To initiate his transaction Bob sends the transaction informations to the bitcoin network and waits until a miner puts it in the blockchain.

How does the Blockchain work?

A blockchain is — as its name says — a chain of blocks. A block consists of 4 parts:

• The Data, which is stored in the block. One block in the blockchain contains around 2000 transactions.
• The Hash of the block. The hash is generated by a function which receives an input — in this case the Data, the Previous Block and the Nonce — and returns a string of fixed length. A hash function is infeasible in reverse direction. The bitcoin blockchain uses the hash function called SHA-256.
• The Hash of the Previous Block
• The Nonce is used to protect the blockchain from modifications. This is covered in the next section.

The blocks are forming the blockchain starting with the first block called the genesis block. The genesis block is the only block in the chain not containing the hash of the previous block.

To change data in a single block the whole blockchain from the point where the block is changed must be rewritten.

Proof of Work

To prevent an imposter from modifying a block and rewriting easily the whole blockchain, the hashes of the blocks must obey a simple rule (the unsimplified rule): It must start with a certain number of zeroes (19 at the time of writing). Based on probability theory this means that in average 16¹⁹ (a 7 followed by 22 zeros) hashes must be generated to find a valid one. This requires an enormous amount of energy and computational power. The datacenters that provide this computational power are called miners.

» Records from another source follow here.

[src/cpu_defs.svh]
`ifndef CPU_DEFS_SVH
`define CPU_DEFS_SVH

// ############################################################
// datapath and register file
// ############################################################

`define DATA_W      32      // data word width.
`define GPR_NUM     32      // general registers, r0 reads zero.

// ############################################################
// scratch-pad memory and fetch
// ############################################################

`define SPM_DEPTH   1024    // words.
`define SPM_ADDR_W  10      // log2 of depth.
`define RESET_PC    0       // first fetch, word address.

`endif
[src/cpu_pkg.sv]
`include "cpu_defs.svh"

package cpu_pkg;

    // ############################################################
    // datapath types
    // ############################################################

    typedef logic [`DATA_W-1:0]          word_t;
    typedef logic [`DATA_W-3:0]          word_addr_t;   // byte address without bits 1:0.
    typedef logic [`DATA_W-1:0]          byte_addr_t;
    typedef logic [$clog2(`GPR_NUM)-1:0] reg_idx_t;

    // data-side access kind.
    typedef enum logic [1:0] {
        MEM_NONE,
        MEM_LOAD,
        MEM_STORE
    } mem_op_t;

endpackage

The above-mentioned rule is also called the difficulty. It is chosen in a way that every 10 minutes a block is generated. If more computational power is available, the difficulty increases and vice versa. Every 2016 blocks — roughly every 2 weeks — the difficulty adjusts to keep the block rate constant.

To be able to find a hash which satisfies the difficulty, the miners need a free parameter. This is the nonce, the mysterious 4th parameter in the block description above. The miners are choosing a nonce randomly and calculate the hash of the block. If the hash does no satisfy the difficulty, they choose a new nonce and try again. This process is done over and over until a hash is generated which satisfies the difficulty.

Conclusion

Out of its design the bitcoin network has the following inherent properties:

• Decentralised: There is no central instance ‘owning’ the system. The participants are keeping it alive. This increases the security of the network: if one party gets hacked, the other members of the system keep a correct copy of the blockchain.
• Transparency: Every transactions in the bitcoin network is stored on many different computers all over the internet. Everyone can see all transactions and the participating public keys. This protects the network against fraud and data loss.
• Signed Transactions: Every transaction is signed with the private keys of its participants.